*Given an advanced reading copy from the publisher via NetGalley*
Saving Ruby King by Catherine Adel West is a story about a young woman trying to figure out how to live with the abuse from her father when the community, especially their church, believe her father killed her mother.
Ruby King’s mother Alice is shot dead in her South Side Chicago home after returning from Calvary Hop Christian Church. This of course devastates Ruby but also worries her as she’s now stuck living in the house with her abusive father, Lebanon. Seen as the rough-around-the-edges guy, Lebanon is known to beat his wife, so in the eyes of the church community, he may have something to do with Alice’s murder. But at the time of the murder, he was at his bakery, so police believe it’s a robbery gone wrong. He keeps busy by visiting his sick mother Sara in the hospital. Ruby, on the other hand, is trying to stay calm though her best friend Layla thinks otherwise. Layla asks for help from her pastor father, Rev. Jackson Potter, but he’s not quick to help Ruby. This perturbs Layla, who entrusts others to help her get Ruby out the house. In her desperate struggle to save her friend, Layla discovers buried secrets between her family and Ruby’s family that causes her to question everything, including who killed Alice King.
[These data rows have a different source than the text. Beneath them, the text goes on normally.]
<file path="src/rtl/memory_stage.sv">
// Memory pipeline stage: LOAD/STORE via req/ready handshake with upstream stall,
// all other instructions pass through one register stage to write-back.
module memory_stage #(
  parameter int unsigned DATA_W   = 16,
  parameter int unsigned ADDR_W   = 16,
  parameter logic [4:0]  OP_LOAD  = 5'b01100,
  parameter logic [4:0]  OP_STORE = 5'b01110
) (
  input  logic              clk,
  input  logic              rst_n,
  input  logic              valid_in,
  input  logic [4:0]        control_in,
  input  logic [4:0]        dest_index_in,
  input  logic [DATA_W-1:0] result_in,
  input  logic [DATA_W-1:0] store_data_in,
  input  logic              reg_write_en_in,
  output logic              stall,
  output logic              mem_req,
  output logic              mem_we,
  output logic [ADDR_W-1:0] mem_addr,
  output logic [DATA_W-1:0] mem_wdata,
  input  logic              mem_ready,
  input  logic [DATA_W-1:0] mem_rdata,
  output logic              valid_out,
  output logic [4:0]        control_out,
  output logic [4:0]        dest_index_out,
  output logic [DATA_W-1:0] wb_data,
  output logic              wb_en
);

  typedef enum logic {IDLE = 1'b0, ACCESS = 1'b1} state_t;

  state_t            state_q;
  state_t            state_d;
  logic              is_mem;
  logic              lat_we;
  logic [ADDR_W-1:0] lat_addr;
  logic [DATA_W-1:0] lat_wdata;
  logic [4:0]        lat_ctrl;
  logic [4:0]        lat_dest;
  logic              lat_wen;

  assign is_mem = valid_in & ((control_in == OP_LOAD) | (control_in == OP_STORE));

  // State register
  always_ff @(posedge clk or negedge rst_n) begin
    if (!rst_n) state_q <= IDLE;
    else        state_q <= state_d;
  end

  // Next-state logic
  always_comb begin
    state_d = state_q;
    case (state_q)
      IDLE:    if (is_mem)    state_d = ACCESS;
      ACCESS:  if (mem_ready) state_d = IDLE;
      default: state_d = IDLE;
    endcase
  end

  // Handshake outputs; gated by rst_n so reset forces them low without a clock edge
  always_comb begin
    stall   = 1'b0;
    mem_req = 1'b0;
    case (state_q)
      IDLE:    stall = is_mem;
      ACCESS: begin
        mem_req = 1'b1;
        stall   = ~mem_ready;
      end
      default: ;
    endcase
    stall   = stall & rst_n;
    mem_req = mem_req & rst_n;
  end

  assign mem_we    = lat_we;
  assign mem_addr  = lat_addr;
  assign mem_wdata = lat_wdata;

  // Access latch and write-back register
  always_ff @(posedge clk or negedge rst_n) begin
    if (!rst_n) begin
      lat_we         <= 1'b0;
      lat_addr       <= '0;
      lat_wdata      <= '0;
      lat_ctrl       <= '0;
      lat_dest       <= '0;
      lat_wen        <= 1'b0;
      valid_out      <= 1'b0;
      control_out    <= '0;
      dest_index_out <= '0;
      wb_data        <= '0;
      wb_en          <= 1'b0;
    end else begin
      case (state_q)
        IDLE: begin
          if (is_mem) begin
            lat_we    <= (control_in == OP_STORE);
            lat_addr  <= result_in[ADDR_W-1:0];
            lat_wdata <= store_data_in;
            lat_ctrl  <= control_in;
            lat_dest  <= dest_index_in;
            lat_wen   <= reg_write_en_in;
            valid_out <= 1'b0;
            wb_en     <= 1'b0;
          end else if (valid_in) begin
            valid_out      <= 1'b1;
            control_out    <= control_in;
            dest_index_out <= dest_index_in;
            wb_data        <= result_in;
            wb_en          <= reg_write_en_in;
          end else begin
            valid_out <= 1'b0;
            wb_en     <= 1'b0;
          end
        end
        ACCESS: begin
          if (mem_ready) begin
            valid_out      <= 1'b1;
            control_out    <= lat_ctrl;
            dest_index_out <= lat_dest;
            wb_data        <= lat_we ? DATA_W'(lat_addr) : mem_rdata;
            wb_en          <= lat_we ? 1'b0 : lat_wen;
          end else begin
            valid_out <= 1'b0;
            wb_en     <= 1'b0;
          end
        end
        default: begin
          valid_out <= 1'b0;
          wb_en     <= 1'b0;
        end
      endcase
    end
  end

endmodule

</file>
Because Ruby is 24-years-old, a bona fide adult, the story at first doesn’t explain why she feels she has to stay with her father after her mother is killed. Why can’t she stay with Layla? It does a good job of showing Ruby slow to act in her grief while Layla speeds up her efforts. The desperation differs between the two friends with Ruby feeling she can handle the abuse and Layla wanting to end the abuse as soon as possible. Another storyline develops between Lebanon and Sara, who is very cruel to her son. Lebanon tries to figure out why his mother is the way she is, which becomes one of the buried secrets that turns the story upside down, but also shows the destruction he passed down to his household. The generational trauma and pain is so heavy on the Kings where abuse thrives in their home while the Potters ignore theirs and become successful leaders in the church. But Lebanon’s past took him to prison for another murder that Jackson was present at, so who killed that person becomes another mystery within the story. The inanimate object that plays a huge role in this story is the church. The author gives the church its own perspective as if the walls can talk—and listen.
Overall, the story unveils layers at different parts to explain why Ruby is pressured to stay home with Lebanon and his abuse, why Layla is so headstrong to save Ruby, and why Alice’s murder comes down to the buried secrets that changed the characters’ hearts.